Tags: Market Boom, Book Profit, Equity Market, Sensex, Nifty, Economy, Markets

Date:

Meta description: Equity markets are back near their all-time peaks, despite a weaker global economic situation. But while making portfolio decisions, think only about whether you need the money; not about where the market is

Snippet:

What’s happening? The Indian equity markets are near their all-time high levels reached in early January, 2008. The NSE Nifty, for instance, closed on 21 September 2010 at nearly 6010, just about 5% short of its alltime high of 6287. By many measures, including common sense, this is surprising. Today the Western and Japanese economies are still struggling to get out of recession. They are pulling down export demand, not to mention investor confidence. There are concerns over a Chinese slowdown too. India itself is experiencing high inflation – not exactly the most salubrious climate for investment and economic growth. Yet, equity markets are near their pre-crash peaks.

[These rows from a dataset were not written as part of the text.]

What follows belongs to an exercise in optimizing a design on an open flow for small area and a short achievable clock period; a production flow would make more cautious choices.
Only simulation tests tie the RTL to the original design; equivalence was not proved.
No activity file was given, so power comes from the tool's default toggle rates.

==> flow/design.v <==
module ahb_bus_matrix
(
  input HBUSREQx0,
  input HBUSREQx1,
  input HBUSREQx2,
  input HBUSREQx3,
  input HLOCKx0,
  input HLOCKx1,
  input HLOCKx2,
  input HLOCKx3,
  input [1:0] HTRANSx0,
  input [1:0] HTRANSx1,
  input [1:0] HTRANSx2,
  input [1:0] HTRANSx3,
  input [31:0] HADDRx0,
  input [31:0] HADDRx1,
  input [31:0] HADDRx2,
  input [31:0] HADDRx3,
  input HWRITEx0,
  input HWRITEx1,
  input HWRITEx2,
  input HWRITEx3,
  input [2:0] HSIZEx0,
  input [2:0] HSIZEx1,
  input [2:0] HSIZEx2,
  input [2:0] HSIZEx3,
  input [2:0] HBURSTx0,
  input [2:0] HBURSTx1,
  input [2:0] HBURSTx2,
  input [2:0] HBURSTx3,
  input [31:0] HWDATAx0,
  input [31:0] HWDATAx1,
  input [31:0] HWDATAx2,
  input [31:0] HWDATAx3,
  input HREADYx0,
  input HREADYx1,
  input HREADYx2,
  input HREADYx3,
  input HREADYx4,
  input HREADYx5,
  input HREADYx6,
  input [1:0] HRESPx0,
  input [1:0] HRESPx1,
  input [1:0] HRESPx2,
  input [1:0] HRESPx3,
  input [1:0] HRESPx4,
  input [1:0] HRESPx5,
  input [1:0] HRESPx6,
  input [31:0] HRDATAx0,
  input [31:0] HRDATAx1,
  input [31:0] HRDATAx2,
  input [31:0] HRDATAx3,
  input [31:0] HRDATAx4,
  input [31:0] HRDATAx5,
  input [31:0] HRDATAx6, 
  input [3:0] HSPLITx0,
  input [3:0] HSPLITx1,
  input [3:0] HSPLITx2,
  input [3:0] HSPLITx3,
  input [3:0] HSPLITx4,
  input [3:0] HSPLITx5,
  input [3:0] HSPLITx6,
  output HGRANTx0,
  output HGRANTx1,
  output HGRANTx2,
  output HGRANTx3,
  output HSELx0,
  output HSELx1,
  output HSELx2,
  output HSELx3,
  output HSELx4,
  output HSELx5,
  output HSELx6,
  input HRESETn,
  input HCLK,
  output [1:0] HTRANS,
  output [31:0] HADDR,
  output HWRITE,
  output [2:0] HSIZE,
  output [2:0] HBURST,
  output [31:0] HWDATA,
  output HREADY,
  output [1:0] HRESP,
  output [31:0] HRDATA,
  output [3:0] HMASTER,
  output HMASTLOCK
);
reg [1:0] grant_x;     
reg [3:0] hm_x;        
reg [1:0] hmd;         
reg       fixlen;      
reg       split_q;     
reg       retry_q;     
reg [5:0] count;       
reg [3:0] mask_n;      
wire [1:0] grant    = grant_x ^ 2'b01;
wire [3:0] hm_oh    = hm_x ^ 4'b0010;
wire [3:0] req_mask = ~mask_n;
wire a0 = hm_oh[0];
wire a1 = hm_oh[1];
wire a2 = hm_oh[2];
wire a3 = hm_oh[3];
assign HADDR  = ({32{a0}} & HADDRx0)  | ({32{a1}} & HADDRx1)  |
                ({32{a2}} & HADDRx2)  | ({32{a3}} & HADDRx3);
assign HWRITE = (a0 & HWRITEx0) | (a1 & HWRITEx1) |
                (a2 & HWRITEx2) | (a3 & HWRITEx3);
assign HTRANS = ({2{a0}} & HTRANSx0) | ({2{a1}} & HTRANSx1) |
                ({2{a2}} & HTRANSx2) | ({2{a3}} & HTRANSx3);
assign HSIZE  = ({3{a0}} & HSIZEx0)  | ({3{a1}} & HSIZEx1)  |
                ({3{a2}} & HSIZEx2)  | ({3{a3}} & HSIZEx3);
assign HBURST = ({3{a0}} & HBURSTx0) | ({3{a1}} & HBURSTx1) |
                ({3{a2}} & HBURSTx2) | ({3{a3}} & HBURSTx3);
wire [1:0] hm = {a2 | a3, a1 | a3};
wire d0 = (hmd == 2'd0);
wire d1 = (hmd == 2'd1);
wire d2 = (hmd == 2'd2);
wire d3 = (hmd == 2'd3);
assign HWDATA = ({32{d0}} & HWDATAx0) | ({32{d1}} & HWDATAx1) |
                ({32{d2}} & HWDATAx2) | ({32{d3}} & HWDATAx3);
function [6:0] dec;
  input [3:0] a;
  begin
    dec[0] = a[3] | (a[2:0] == 3'd0) | (a[2:0] == 3'd7);
    dec[1] = (a == 4'h1);
    dec[2] = (a == 4'h2);
    dec[3] = (a == 4'h3);
    dec[4] = (a == 4'h4);
    dec[5] = (a == 4'h5);
    dec[6] = (a == 4'h6);
  end
endfunction
wire [6:0] dm0 = dec(HADDRx0[31:28]);
wire [6:0] dm1 = dec(HADDRx1[31:28]);
wire [6:0] dm2 = dec(HADDRx2[31:28]);
wire [6:0] dm3 = dec(HADDRx3[31:28]);
wire [6:0] hsel = ({7{a0}} & dm0) | ({7{a1}} & dm1) |
                  ({7{a2}} & dm2) | ({7{a3}} & dm3);
assign {HSELx6, HSELx5, HSELx4, HSELx3, HSELx2, HSELx1, HSELx0} = hsel;
reg [6:0] ss_x;
wire [6:0] ss_oh = ss_x ^ 7'b0000001;
always @(posedge HCLK or negedge HRESETn) begin
  if (!HRESETn)     ss_x <= 7'd0;
  else if (HREADY)  ss_x <= hsel ^ 7'b0000001;
end
wire s0 = ss_oh[0];
wire s1 = ss_oh[1];
wire s2 = ss_oh[2];
wire s3 = ss_oh[3];
wire s4 = ss_oh[4];
wire s5 = ss_oh[5];
wire s6 = ss_oh[6];
assign HRDATA = ({32{s0}} & HRDATAx0) | ({32{s1}} & HRDATAx1) |
                ({32{s2}} & HRDATAx2) | ({32{s3}} & HRDATAx3) |
                ({32{s4}} & HRDATAx4) | ({32{s5}} & HRDATAx5) |
                ({32{s6}} & HRDATAx6);
assign HRESP  = ({2{s0}} & HRESPx0) | ({2{s1}} & HRESPx1) |
                ({2{s2}} & HRESPx2) | ({2{s3}} & HRESPx3) |
                ({2{s4}} & HRESPx4) | ({2{s5}} & HRESPx5) |
                ({2{s6}} & HRESPx6);
assign HREADY = (s0 & HREADYx0) | (s1 & HREADYx1) |
                (s2 & HREADYx2) | (s3 & HREADYx3) |
                (s4 & HREADYx4) | (s5 & HREADYx5) |
                (s6 & HREADYx6);
wire g0 = (grant == 2'd0);
wire g1 = (grant == 2'd1);
wire g2 = (grant == 2'd2);
wire g3 = (grant == 2'd3);
assign HGRANTx0 = g0;
assign HGRANTx1 = g1;
assign HGRANTx2 = g2;
assign HGRANTx3 = g3;
wire locked = (g0 & HLOCKx0) | (g1 & HLOCKx1) | (g2 & HLOCKx2) | (g3 & HLOCKx3);
assign HMASTLOCK = locked;
assign HMASTER   = {2'b00, hm};
wire busreq = (g0 & HBUSREQx0) | (g1 & HBUSREQx1) | (g2 & HBUSREQx2) | (g3 & HBUSREQx3);
wire t_idle   = (HTRANS == 2'b00);
wire t_busy   = (HTRANS == 2'b01);
wire t_nonseq = (HTRANS == 2'b10);
wire t_seq    = (HTRANS == 2'b11);
reg [5:0] next_count;
always @(*) begin
  case (HTRANS)
    2'b10: begin
      case (HBURST)
        3'b000: next_count = HREADY ? 6'h0 : 6'h1;
        3'b001:   next_count = 6'h20;
        3'b010,
        3'b011:  next_count = HREADY ? 6'h3 : 6'h4;
        3'b100,
        3'b101:  next_count = HREADY ? 6'h7 : 6'h8;
        default:        next_count = HREADY ? 6'hf : 6'h10;
      endcase
    end
    2'b01: next_count = count;
    2'b00: next_count = 6'h0;
    default:      next_count = (HREADY && !count[5]) ? count - 6'd1 : count;
  endcase
end
always @(posedge HCLK or negedge HRESETn) begin
  if (!HRESETn) count <= 6'h0;
  else          count <= next_count;
end
wire cnt_le1 = t_nonseq ? (HBURST == 3'b000) :
               (t_seq && HREADY && !count[5]) ? (count[5:2] == 4'd0 && count[1:0] != 2'd0 && count[1:0] != 2'd3) :
               (count[5:1] == 5'd0);
wire degrant = !busreq | t_idle | (fixlen & !locked & cnt_le1) | split_q | retry_q;
wire resp_split = (HRESP == 2'b11);
wire to_dummy = (locked & resp_split) |
                (g1 & resp_split & !HBUSREQx2 & !HBUSREQx3) |
                (req_mask == 4'b0);
wire [1:0] next_grant = (HBUSREQx3 & req_mask[3]) ? 2'd3 :
                        (HBUSREQx2 & req_mask[2]) ? 2'd2 : 2'd1;
always @(posedge HCLK or negedge HRESETn) begin
  if (!HRESETn)      grant_x <= 2'd0;
  else if (to_dummy) grant_x <= 2'd0 ^ 2'b01;
  else if (degrant)  grant_x <= next_grant ^ 2'b01;
end
wire [3:0] grant_oh = {g3, g2, g1, g0};
always @(posedge HCLK or negedge HRESETn) begin
  if (!HRESETn) begin
    hm_x <= 4'd0;
    hmd  <= 2'd0;
  end else if (HREADY) begin
    hm_x <= grant_oh ^ 4'b0010;
    hmd  <= hm;
  end
end
always @(posedge HCLK or negedge HRESETn) begin
  if (!HRESETn) begin
    fixlen  <= 1'b0;
    split_q <= 1'b0;
    retry_q <= 1'b0;
  end else begin
    fixlen  <= (HBURST != 3'b001);
    split_q <= resp_split;
    retry_q <= (HRESP == 2'b10);
  end
end
wire [3:0] hsplit = HSPLITx0 | HSPLITx1 | HSPLITx2 | HSPLITx3 |
                    HSPLITx4 | HSPLITx5 | HSPLITx6;
always @(posedge HCLK or negedge HRESETn) begin
  if (!HRESETn) mask_n <= 4'b0000;
  else          mask_n <= ~((req_mask | hsplit) & ~({4{split_q}} & hm_oh));
end
endmodule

We believe that most of the current ‘boom’ is due to hot money flowing in from abroad. Weak economies in the West, coupled with individuals and institutions sitting on abundant funds are leading to too much money chasing too few investment alternatives. In finance jargon, this is called a ‘technical rally’ as against one based on fundamentals. We do not believe this bodes well for the medium to long term health of Indian markets and its investors.

What does it mean for me? A common question investors ask is whether to book profits at the current highs or hold it out. The media is filled with ‘experts’, some of whom believe another crash is near, while others are confident this is the beginning of another bull run. We believe that neither camps ‘knows’ – both are simply throwing darts in the dark. First, as investors you must realise that most of these ‘experts’ are actually brokers. They do not really care whether markets move up or down or whether you lose or make money. They earn their money from brokerage as long as you trade – whether it is a ‘buy’ or a ‘sell’. Thus, they have a vested interest in exaggerating the euphoria or the fear to encourage you to unnecessarily move your portfolio around. From a more unbiased and rational viewpoint, we would say – we really do not know which way the markets would move. Nobody does, though many pretend they do! Instead of losing sleep over this, answer the following question about your portfolio: how much of this money do you need for consumption in the next 3 years? If there is some money you need within 3 years – for example a wedding coming up or planned retirement – this is a good time to start moving out of equity and into debt for that portion of the money. If you do not need money in the near future and are simply building your wealth, stay invested. Be rest assured that with India’s long term growth story in a firm footing, your wealth in equity will continue to grow. There may be short-term corrections, but you can weather them easily since you do not need the cash immediately. Remember, when markets crashed as much as 60% in 2008, many people, including these ‘experts’ believed it was the end of the equity market. Yet, in less than 3 years, markets have repaired the damage and are back to their scorching highs. A disciplined investor would have gained in the last 3-5 years, while someone who panicked in 2008 and withdrew would have lost his shirt. In summary, go by whether you need the money for consumption or not – do not worry about market levels.